What role does spatial planning play?
It’s a really important role: many cities have got to concentrate on significantly improving the design of their green spaces. In high density areas, the proportion of green space is currently far too low. This is not simply about reducing mortality rates; it’s also about achieving a higher quality of living. Compared to the damage that might be incurred, this would also be economically viable.
Do you see any positive aspects?
If we respond early enough, then along with the hazards, there are also positive aspects, so-called co-benefits. One of these aspects relates to mobility and health in cities. The implementation is a relatively simple matter, because it can rely on familiar measures. Many city councils are already setting the right impulses, though it is clear that an even more determined and carefully targeted intensification would bring even greater advantages. A reduction in motorized private transport, an improvement of public transport and a simultaneous increase in the volume of pedestrian and bicycle traffic would offer to benefits at once: On the one hand, the air pollution would decrease, and on the other hand, upping the exercise would lead to better health.
How might such a change be brought about?
Moral appeals don’t really work. Rather, increasing the attractiveness of healthy and climate-friendly modes of transport as opposed to those impacting negatively on the climate does appear very promising. The framework conditions needs to be changed in such a way that people willingly embrace the change and are able to enjoy the increased quality of living. The charm of the matter is that we could start more or less immediately with the implementation. There are no technological issues, which need to be sorted out first.
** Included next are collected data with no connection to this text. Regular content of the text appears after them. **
$ cat src/rtl/keypad_pkg.sv
// Shared key codes, matrix geometry and per-scan result type for the keypad scanner.
package keypad_pkg;

    localparam int unsigned NUM_ROWS = 4;
    localparam int unsigned NUM_COLS = 4;

    localparam logic [3:0] KEY_0 = 4'd0;
    localparam logic [3:0] KEY_1 = 4'd1;
    localparam logic [3:0] KEY_2 = 4'd2;
    localparam logic [3:0] KEY_3 = 4'd3;
    localparam logic [3:0] KEY_4 = 4'd4;
    localparam logic [3:0] KEY_5 = 4'd5;
    localparam logic [3:0] KEY_6 = 4'd6;
    localparam logic [3:0] KEY_7 = 4'd7;
    localparam logic [3:0] KEY_8 = 4'd8;
    localparam logic [3:0] KEY_9 = 4'd9;
    localparam logic [3:0] KEY_A = 4'd10;
    localparam logic [3:0] KEY_B = 4'd11;
    localparam logic [3:0] KEY_C = 4'd12;
    localparam logic [3:0] KEY_D = 4'd13;
    localparam logic [3:0] KEY_E = 4'd14;
    localparam logic [3:0] KEY_F = 4'd15;

    typedef enum logic [1:0] {RES_NONE, RES_KEY, RES_MULTI} scan_res_e;

    // Matrix position (row * NUM_COLS + col) to key code.
    function automatic logic [3:0] key_code(input logic [3:0] idx);
        case (idx)
            4'd0:    key_code = KEY_1;
            4'd1:    key_code = KEY_2;
            4'd2:    key_code = KEY_3;
            4'd3:    key_code = KEY_A;
            4'd4:    key_code = KEY_4;
            4'd5:    key_code = KEY_5;
            4'd6:    key_code = KEY_6;
            4'd7:    key_code = KEY_B;
            4'd8:    key_code = KEY_7;
            4'd9:    key_code = KEY_8;
            4'd10:   key_code = KEY_9;
            4'd11:   key_code = KEY_C;
            4'd12:   key_code = KEY_0;
            4'd13:   key_code = KEY_F;
            4'd14:   key_code = KEY_E;
            default: key_code = KEY_D;
        endcase
    endfunction

endpackage

$ cat src/rtl/keypad_debounce.sv
// Debounces per-scan results into a stable key state and emits the key strobe.
// Optional auto-repeat of the strobe is enabled by defining KEYPAD_AUTOREPEAT_EN.
module keypad_debounce
    import keypad_pkg::*;
#(
    parameter int unsigned DEBOUNCE_SCANS = 4,
    parameter int unsigned REPEAT_SCANS   = 100
) (
    input  logic       clk_i,
    input  logic       rst_i,
    input  logic       res_valid_i,
    input  scan_res_e  res_i,
    input  logic [3:0] code_i,
    output logic [3:0] value_o,
    output logic       strobe_o
);

    localparam int unsigned CntW = $clog2(DEBOUNCE_SCANS + 1);

    scan_res_e       cand_res_q, cand_res_d, stable_res_q, stable_res_d;
    logic [3:0]      cand_code_q, cand_code_d, stable_code_q, stable_code_d;
    logic [CntW-1:0] cnt_q, cnt_d;
    logic [3:0]      value_q, value_d;
    logic            strobe_q, strobe_d;
    logic            stable_chg;

`ifdef KEYPAD_AUTOREPEAT_EN
    localparam int unsigned RepW = $clog2(REPEAT_SCANS + 1);
    logic [RepW-1:0] rep_q, rep_d;
`endif

    always_comb begin
        cand_res_d    = cand_res_q;
        cand_code_d   = cand_code_q;
        cnt_d         = cnt_q;
        stable_res_d  = stable_res_q;
        stable_code_d = stable_code_q;
        value_d       = value_q;
        strobe_d      = 1'b0;
        stable_chg    = 1'b0;
        if (res_valid_i) begin
            if (res_i == cand_res_q && code_i == cand_code_q) begin
                if (cnt_q != CntW'(DEBOUNCE_SCANS)) cnt_d = cnt_q + CntW'(1);
            end else begin
                cand_res_d  = res_i;
                cand_code_d = code_i;
                cnt_d       = CntW'(1);
            end
            // Non-key results carry code 0, so a plain code compare is exact.
            if (cnt_d == CntW'(DEBOUNCE_SCANS) && cand_res_d != RES_MULTI &&
                (cand_res_d != stable_res_q || cand_code_d != stable_code_q)) begin
                stable_res_d  = cand_res_d;
                stable_code_d = cand_code_d;
                stable_chg    = 1'b1;
                if (cand_res_d == RES_KEY) begin
                    value_d  = cand_code_d;
                    strobe_d = 1'b1;
                end
            end
        end
`ifdef KEYPAD_AUTOREPEAT_EN
        rep_d = rep_q;
        if (stable_chg) begin
            rep_d = '0;
        end else if (res_valid_i && stable_res_q == RES_KEY) begin
            if (rep_q == RepW'(REPEAT_SCANS - 1)) begin
                rep_d    = '0;
                strobe_d = 1'b1;
            end else begin
                rep_d = rep_q + RepW'(1);
            end
        end
`endif
    end

    always_ff @(posedge clk_i) begin
        if (rst_i) begin
            cand_res_q    <= RES_NONE;
            cand_code_q   <= '0;
            cnt_q         <= '0;
            stable_res_q  <= RES_NONE;
            stable_code_q <= '0;
            value_q       <= '0;
            strobe_q      <= 1'b0;
`ifdef KEYPAD_AUTOREPEAT_EN
            rep_q         <= '0;
`endif
        end else begin
            cand_res_q    <= cand_res_d;
            cand_code_q   <= cand_code_d;
            cnt_q         <= cnt_d;
            stable_res_q  <= stable_res_d;
            stable_code_q <= stable_code_d;
            value_q       <= value_d;
            strobe_q      <= strobe_d;
`ifdef KEYPAD_AUTOREPEAT_EN
            rep_q         <= rep_d;
`endif
        end
    end

    assign value_o  = value_q;
    assign strobe_o = strobe_q;

endmodule

$ cat src/rtl/keypad_scan_decoder.sv
// 4x4 keypad row scanner: drives rows, synchronizes and samples columns, decodes each scan.
// KEYPAD_AUTOREPEAT_EN enables strobe auto-repeat inside keypad_debounce.
module keypad_scan_decoder
    import keypad_pkg::*;
#(
    parameter int unsigned SCAN_DIV       = 50000,
    parameter int unsigned DEBOUNCE_SCANS = 4,
    parameter int unsigned REPEAT_SCANS   = 100
) (
    input  logic       clk,
    input  logic       rst,
    output logic [3:0] row,
    input  logic [3:0] col,
    output logic [3:0] value,
    output logic       key_pressed
);

    localparam int unsigned DivW = (SCAN_DIV > 1) ? $clog2(SCAN_DIV) : 1;

    typedef enum logic [1:0] {DriveR0, DriveR1, DriveR2, DriveR3} scan_st_e;

    scan_st_e    state_q;
    logic [DivW-1:0] div_q;
    logic [3:0]  row_q;
    logic [3:0]  col_meta_q, col_sync_q;
    logic [11:0] closed_q;
    logic        res_valid_q;
    scan_res_e   res_q;
    logic [3:0]  res_code_q;

    logic        last;
    logic [15:0] closed_all;
    logic [1:0]  hits;
    logic [3:0]  hit_code;
    scan_res_e   scan_res;
    logic [3:0]  scan_code;

    assign last       = (div_q == DivW'(SCAN_DIV - 1));
    // Row 3 closures come straight from the sample taken on the final dwell cycle.
    assign closed_all = {~col_sync_q, closed_q};

    always_comb begin
        hits     = 2'd0;
        hit_code = '0;
        for (int i = 0; i < NUM_ROWS * NUM_COLS; i++) begin
            if (closed_all[i]) begin
                if (hits != 2'd2) hits = hits + 2'd1;
                hit_code = key_code(4'(i));
            end
        end
        scan_res  = RES_NONE;
        scan_code = '0;
        if (hits == 2'd1) begin
            scan_res  = RES_KEY;
            scan_code = hit_code;
        end else if (hits == 2'd2) begin
            scan_res = RES_MULTI;
        end
    end

    always_ff @(posedge clk) begin
        if (rst) begin
            state_q     <= DriveR0;
            div_q       <= '0;
            row_q       <= 4'b1110;
            col_meta_q  <= '1;
            col_sync_q  <= '1;
            closed_q    <= '0;
            res_valid_q <= 1'b0;
            res_q       <= RES_NONE;
            res_code_q  <= '0;
        end else begin
            col_meta_q  <= col;
            col_sync_q  <= col_meta_q;
            res_valid_q <= 1'b0;
            if (last) begin
                div_q <= '0;
                unique case (state_q)
                    DriveR0: begin
                        state_q        <= DriveR1;
                        row_q          <= 4'b1101;
                        closed_q[3:0]  <= ~col_sync_q;
                    end
                    DriveR1: begin
                        state_q        <= DriveR2;
                        row_q          <= 4'b1011;
                        closed_q[7:4]  <= ~col_sync_q;
                    end
                    DriveR2: begin
                        state_q        <= DriveR3;
                        row_q          <= 4'b0111;
                        closed_q[11:8] <= ~col_sync_q;
                    end
                    default: begin
                        state_q     <= DriveR0;
                        row_q       <= 4'b1110;
                        closed_q    <= '0;
                        res_valid_q <= 1'b1;
                        res_q       <= scan_res;
                        res_code_q  <= scan_code;
                    end
                endcase
            end else begin
                div_q <= div_q + DivW'(1);
            end
        end
    end

    assign row = row_q;

    keypad_debounce #(
        .DEBOUNCE_SCANS(DEBOUNCE_SCANS),
        .REPEAT_SCANS  (REPEAT_SCANS)
    ) u_debounce (
        .clk_i      (clk),
        .rst_i      (rst),
        .res_valid_i(res_valid_q),
        .res_i      (res_q),
        .code_i     (res_code_q),
        .value_o    (value),
        .strobe_o   (key_pressed)
    );

endmodule

$ cat config.mk
export PLATFORM = sky130hd
export DESIGN_NAME = keypad_scan_decoder
export DESIGN_NICKNAME = d
export VERILOG_FILES = /design/src/rtl/keypad_pkg.sv /design/src/rtl/keypad_debounce.sv /design/src/rtl/keypad_scan_decoder.sv
export SDC_FILE = /design/constraint.sdc
export NUM_CORES = 1
export LEC_CHECK = 0
export CORE_UTILIZATION = 45
export CTS_BUF_LIST = sky130_fd_sc_hd__clkbuf_8
export DETAILED_ROUTE_END_ITERATION = 8
export PLACE_DENSITY = 0.58
export SYNTH_ARGS = -nofsm -noshare
export SYNTH_HDL_FRONTEND = slang
export SYNTH_SLANG_ARGS = --single-unit
$ cat constraint.sdc
create_clock -name clk -period 6.6 [get_ports clk]
set_input_delay 0.66 -clock clk [delete_from_list [all_inputs] [get_ports clk]]
set_output_delay 0.66 -clock clk [all_outputs]
set_load 0.005 [all_outputs]
==> results of run 1 <==
routing by layer:
layer  global-route usage [%]  up-vias
met4                     7.75        0
met5                        0        -
met2                     33.9       84
met3                     2.72       17
met1                     25.8     1963
li1                         -     2168
layout make-up:
class                           instances  area share, %
Timing Repair Buffer                   26           4.30
Inverter                               21           1.47
Multi-Input combinational cell        478           61.7
Sequential cell                        69           25.8
Tap cell                              136           3.18
Clock inverter                          6           1.03
Clock buffer                           10           2.57
final timing paths:
check | startpoint | endpoint | slack [ns] | cells past startpoint
worst max-delay path | closed_q[1] | res_code_q[2] | 0.38 | 23
worst min-delay path | col_meta_q[2] | col_sync_q[2] | 0.41 | 1
worst max register to register | closed_q[1] | res_code_q[2] | 0.38 | 23
worst min register to register | col_meta_q[2] | col_sync_q[2] | 0.41 | 1
worst max-delay path, stage by stage (launching register included):
cell and delay, ns:
dfxtp_1 0.40, inv_1 0.10, ha_1 0.36, or4b_1 0.56
o21a_1 0.20, o311a_1 0.20, nor4_4 0.36, a31o_4 0.26
xnor2_2 0.23, nor2_1 0.15, mux2_2 0.31, nor3_4 0.34
nand2b_1 0.19, o22a_1 0.19, mux2i_2 0.27, nand3_2 0.18
or4b_1 0.55, a21oi_1 0.15, o32a_1 0.20, inv_1 0.06
ha_1 0.31, nor4bb_2 0.32, a41oi_1 0.12, o21ai_1 0.16
sequential cells by signal (all words and copies together), names as in the netlist:
name	cells
div_q	16
closed_q	12
col_meta_q	4
col_sync_q	4
res_code_q	4
row	4
u_debounce.cand_code_q	4
u_debounce.stable_code_q	4
u_debounce.value_o	4
u_debounce.cnt_q	3
res_q	2
state_q	2
u_debounce.cand_res_q	2
u_debounce.stable_res_q	2
res_valid_q	1
u_debounce.strobe_o	1
Yosys cell counts (all sizes together) (5+ instances only):
library cell and n:
xor2 18, o211ai 9, a31oi 6, nand3b 11, o21a 5, mux2i 22
nor3 21, nand2b 9, a211oi 6, a21oi 42, nand2 48, and2 11
clkbuf 30, a211o 5, nor2 87, dfxtp 69, xnor2 19, a221oi 6
nand3 19, ha 15, or3 6, or2 15, o21ai 19, nand4 7
o221ai 5, inv 20
logic make-up (layout without fill, tap and decap cells):
group | Yosys count | in the layout | share of synthesized area (%)
DFF | 69 | 69 | 28.8
muxes | 26 | 26 | 5.52
AOI/OAI and AO/OA | 145 | 145 | 22.5
and+or+nand+nor | 253 | 254 | 26.8
buffers and inverters | 55 | 63 | 4.45
adders and majority gates | 15 | 15 | 3.91
xor gates and xnor gates | 37 | 38 | 8.00
timing repair:
item	CTS	global route
endpoints found under the setup margin	0	5
resized for setup	0	16
buffers inserted	0	11
hold endpoints to repair	0	0
metrics by stage:
step                      setup TNS, ns  hold WS (ns)  cells  area, sq um
after global placement                0         0.397    717         4990
after global routing             -0.133         0.429    746         5360
final                                 0         0.413    746         5360
after detailed placement              0         0.399    717         4990
after CTS                             0         0.416    733         5180
after floorplan                       0         0.389    600         4800
power by group through the flow:
stage / registers (mW) / logic (mW) / clock network [mW]
after global placement: 0.434 / 0.0246 / 0
after global routing: 0.425 / 0.0306 / 0.363
after detailed placement: 0.434 / 0.0251 / 0
after CTS: 0.425 / 0.0252 / 0.343
after floorplan: 0.431 / 0.0195 / 0
final: 0.425 / 0.0267 / 0.332
==> metrics.yaml, run 1 <==
outcome: "completed"
syn_inst: 600
postRouteWirelength_mm: 11.0
grt_usage_pct: 20.1
ys.flop_type: "dfxtp_1"
drv_slew: 0
setup_ws_ns: 0.378
vias: 4232
drive_above_1_share_pct: 13.8
port_buffers: 14
p_seq_share_pct: 54.2
antenna_found_initial: 0
ys_ff_latch: 69
die_area_sq_um: 11100
critical_path_required_ns: 6.88
pwr-share-clk_pct: 42.4
cts_max_path_buffers: 2
intPower_mw: 0.613
synth_top_area_share_pct: 28.8
synthTopCellsByArea: "dfxtp_1 29%, nor2_1 6.6%, mux2i_1 4.6%"
max_freq_ghz: 0.161
insertedDiodeCount: 0
num_rows: 37
final_util_pct: 51.9
route.met3.wl_um: 337
critPathCaptureType: "flip-flop"
synth.largest_area_cell: "dfxtp_1"
place_ws_ns: 0.191
grt_max_degree: 51
clockRootBuffer: "clkbuf_8"
top_layer: "met4"
path_clk_slew_ns: 0.07
grt_first_pass_wirelength_mm: 18.4
arrival_ns: 6.50
drt_iter0_markers: 255
finalCritPeriodShare_pct: 94.3
yosysUniqueCellTypes: 85
final_nets: 626
powerDensity_nw_per_um2: 146
start_util_pct: 46.5
vias_per_cell: 5.67
cts_hold_buf: 0
finalCriticalPeriod_ns: 6.22
drc_errors: 0
hold_path_class: "reg2reg"
combPwrFrac_pct: 3.4
p_total_mw: 0.784
p_sw_mw: 0.171
synth_edf_count: 0
multi_input_area_sq_um: 3300
seq_area_sq_um: 1380
wl_met2_mm: 5.35
layout_common_cells: "84 x nor2_1, 68 x dfxtp_1, 46 x nand2_1"
dieWidth_um: 105
dr.pass1.iters: 5
drv_cap: 0
gp_congestion: 0.859
cts-htree-levels: 3
crit_fanout: 8
synth_fp_nets: 621
final_hold_viol_count: 0
yosysSeqAreaShare_pct: 28.8
critPathKind: "reg2reg"
worstSkewPairLatency_ns: 0.34
synth_warnings: 0
final_common_cell: "nor2_1"
dp_hpwl_mm: 7.72
setup_viol: 0
p_leak_nw: 1.94
grt_pass1_vias: 3886
worst_pin_slew_ns: 0.607
die_h_um: 105
coreArea_sq_um: 10300
ioPinCount: 15
clock_skew_ns: 0.00819
netSwitchingFraction_pct: 21.8
relSlewSlack_pct: 59.5
grt.overflow.total: 0
cts.sinks: 69
synth_area_sq_um: 4800
tritoncts: "built"
ant_nets: 0
ir_worst_vdd_v: 0.000108
drt-met1-wl_mm: 5.15
ys_async_sr_fraction_pct: 0
area_growth_pct: 11.6
wire_per_inst_um: 14.8
critPathLaunchType: "flip-flop"
numCtsBuffers: 9
num-fill-cells: 1025
syn_avg_cell_area_sq_um: 8.01
(Power assumes the default switching activity.)
==> run 2: changes to the inputs <==
- CAP_MARGIN: default -> 30
- MAX_ROUTING_LAYER: default -> met4
==> metrics.yaml, run 2 (synthesis gave the netlist of run 1 again) <==
largest_registers: "div_q: 16 flops, closed_q: 12 flops"
clock_skew_ns: 0.0101  # +0.00193 ns
numCtsBuffers: 9  # unchanged
port_buffers: 14  # unchanged
final_nets: 627  # +0.16%
dp_hpwl_mm: 7.93  # +2.7%
r2r_setup_slack_ns: 0.35  # -0.02 ns
seq_area_sq_um: 1380  # about the same
cts_hold_buf: 0  # unchanged
max_stage_delay_ns: 0.57  # about the same
wire_per_inst_um: 15.1  # +2.6%
dr.pass1.iters: 5  # unchanged
start_util_pct: 46.5  # unchanged
grt_usage_pct: 21.3  # +1.2 points
antenna_found_initial: 0  # unchanged
grt_pass1_vias: 4109  # +5.7%
critical_path_required_ns: 6.88  # about the same
p_leak_nw: 1.94  # +0.17%
die_area_sq_um: 11100  # unchanged
final_util_pct: 52.4  # +0.51 points
worstSkewPairLatency_ns: 0.34  # about the same
critPathLaunchType: "flip-flop"
largest_register_ffs: 16  # unchanged
cts.sinks: 69  # unchanged
regMostFlops: "div_q"
critPathKind: "reg2reg"
critPathCaptureType: "flip-flop"
drive_above_1_share_pct: 15.7  # +1.9 points
die_h_um: 105  # unchanged
hold_path_class: "reg2reg"
gp_congestion: 0.879  # +2.4%
crit_fanout: 9  # +1
drv_slew: 0  # unchanged
relSlewSlack_pct: 56.2  # -3.3 points
area_growth_pct: 12.7
powerDensity_nw_per_um2: 147  # +0.49%
final_common_cell: "nor2_1"
tritoncts: "built"
crit_chain: "inv_1 -> ha_1 -> or4b_1 -> o211a_2 -> and4_4 -> nor4_4 -> a31o_4 -> xnor2_2 -> nor2_1 -> mux2_2 -> nor3_4 -> o211ai_1 -> o22a_1 -> mux2i_2 -> nand3_2 -> or4b_1 -> a21oi_1 -> o32a_1 -> inv_1 -> ha_1 -> nor4bb_4 -> a41oi_1 -> o21ai_1"
final_hold_viol_count: 0  # unchanged
finalCriticalPeriod_ns: 6.25  # +0.0243 ns
vias_per_cell: 5.80  # +2.2%
grt_max_degree: 51  # unchanged
vias: 4331  # +2.3%
ioPinCount: 15  # unchanged
grt_first_pass_wirelength_mm: 19.0  # +3.1%
layout_common_cells: "83 x nor2_1, 67 x dfxtp_1, 46 x nand2_1"
ir_worst_vdd_v: 0.000152  # +41%
dieWidth_um: 105  # unchanged
coreArea_sq_um: 10300  # unchanged
num_rows: 37  # unchanged
worst_pin_slew_ns: 0.657  # +0.0500 ns
outcome: "completed"
p_total_mw: 0.795  # +1.5%
grt.overflow.total: 0  # unchanged
multi_input_area_sq_um: 3330  # +0.87%
cts-htree-levels: 3  # unchanged
drv_cap: 0  # unchanged
path_clk_slew_ns: 0.08  # about the same
num-fill-cells: 987  # -3.7%
cts_max_path_buffers: 2  # unchanged
slowest_stage: "or4b_1"
finalCritPeriodShare_pct: 94.6  # +0.37 points
ant_nets: 0  # unchanged
insertedDiodeCount: 0  # unchanged
clockRootBuffer: "clkbuf_8"
setup_viol: 0  # unchanged
drc_errors: 0  # unchanged
max_freq_ghz: 0.160  # -0.39%
arrival_ns: 6.52  # +0.02 ns
drt_iter0_markers: 253  # -0.78%
postRouteWirelength_mm: 11.3  # +2.7%
==> run 2: cell types whose count changed in the layout (fill, tap and decap cells not counted), moves of 2 or more <==
cell,before,now
buf_4,12,14
inv_1,22,20
a21oi_2,1,3
a21oi_1,41,39
clkinvlp_4,1,3
==> run 2: per-layer routing <==
| layer | global-route usage (%) | part of all wire (%) | vias up |
|---|---|---|---|
| met3 | 3.83 | 3.4 | 24 |
| met4 | 7.85 | 2.3 | 0 |
| li1 | - | - | 2173 |
| met2 | 35.9 | 50 | 95 |
| met1 | 25.3 | 45 | 2039 |
| met5 | - | 0 | - |
==> run 2: worst max-delay path, delay by kind of cell (launching register included) <==
kind	cells	cell delay, ns
flops	1	0.37
compound gates	8	1.55
mux	2	0.56
fa+ha+maj	2	0.71
xor+xnor	1	0.23
simple gates	8	2.64
buf+inv	2	0.13
==> run 2: cell type report <==
| class | count | share of cell area [%] |
|---|---|---|
| multi-input cells | 477 | 61.6 |
| clock buffers | 10 | 2.54 |
| flip-flops and latches | 69 | 25.6 |
| inverters | 21 | 1.46 |
| clock inverters | 6 | 1.16 |
| well taps | 136 | 3.14 |
| repair buffers | 28 | 4.53 |
==> run 2: worst paths after layout <==
check             endpoint  cells after the start          start
max reg2reg  res_code_q[2]                     23    closed_q[0]
min          col_sync_q[0]                      1  col_meta_q[0]
max          res_code_q[2]                     23    closed_q[0]
min reg2reg  col_sync_q[0]                      1  col_meta_q[0]
==> run 2: through the flow <==
| step | worst slack (ns) | setup TNS [ns] | cells | hold WS (ns) | cell area, sq um |
|---|---|---|---|---|---|
| CTS | 0.0823 | 0 | 733 | 0.410 | 5190 |
| global placement | 0.329 | 0 | 717 | 0.398 | 4990 |
| detailed placement | 0.124 | 0 | 717 | 0.400 | 4990 |
| floorplan | 0.842 | 0 | 600 | 0.389 | 4800 |
| finish | 0.354 | 0 | 747 | 0.414 | 5410 |
| global route | -0.0292 | -0.0435 | 747 | 0.431 | 5410 |
==> run 2: timing repair <==
item,4_1_cts,5_1_grt
gates resized for setup,0,25
endpoints found under the setup margin,0,5
setup buffers,0,13
==> run 2: power breakdown <==
| group | leakage (nW) | switching [mW] | internal (mW) |
|---|---|---|---|
| Clock | 0.0943 | 0.161 | 0.183 |
| Combinational | 1.29 | 0.0148 | 0.0117 |
| Sequential | 0.559 | 0.00483 | 0.420 |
Are there any other areas with these kinds of co-benefits?
Yes, our food. We are eating too much meat. Meat production, which includes performances further down the chain such as animal feed, is associated with emissions and a high degree of land use. Changes in land use also come to bear significantly here: carbon bound in forests is set free through deforestation, which means that the so-called carbon sinks are disappearing. This is still continuing all around the world, and due to the global network spread of the agricultural commodity market, it is also connected to Austrian production. However, changes in the agricultural sector require mastering a series of political challenges. One possible solution might be that changes in production for farmers do not necessarily entail a loss of income. If the quality for imported meat products was raised considerably at the same time, agricultural businesses would be able to achieve the same turnover with a reduced production but at higher prices.
Annegret Landes for ad astra
About the person
Willi Haas is a Social and Human Ecologist at the Department of Social Ecology. The assessment report is supported by the Climate and Energy Fund within the scope of the “Austrian Climate Research Programme”.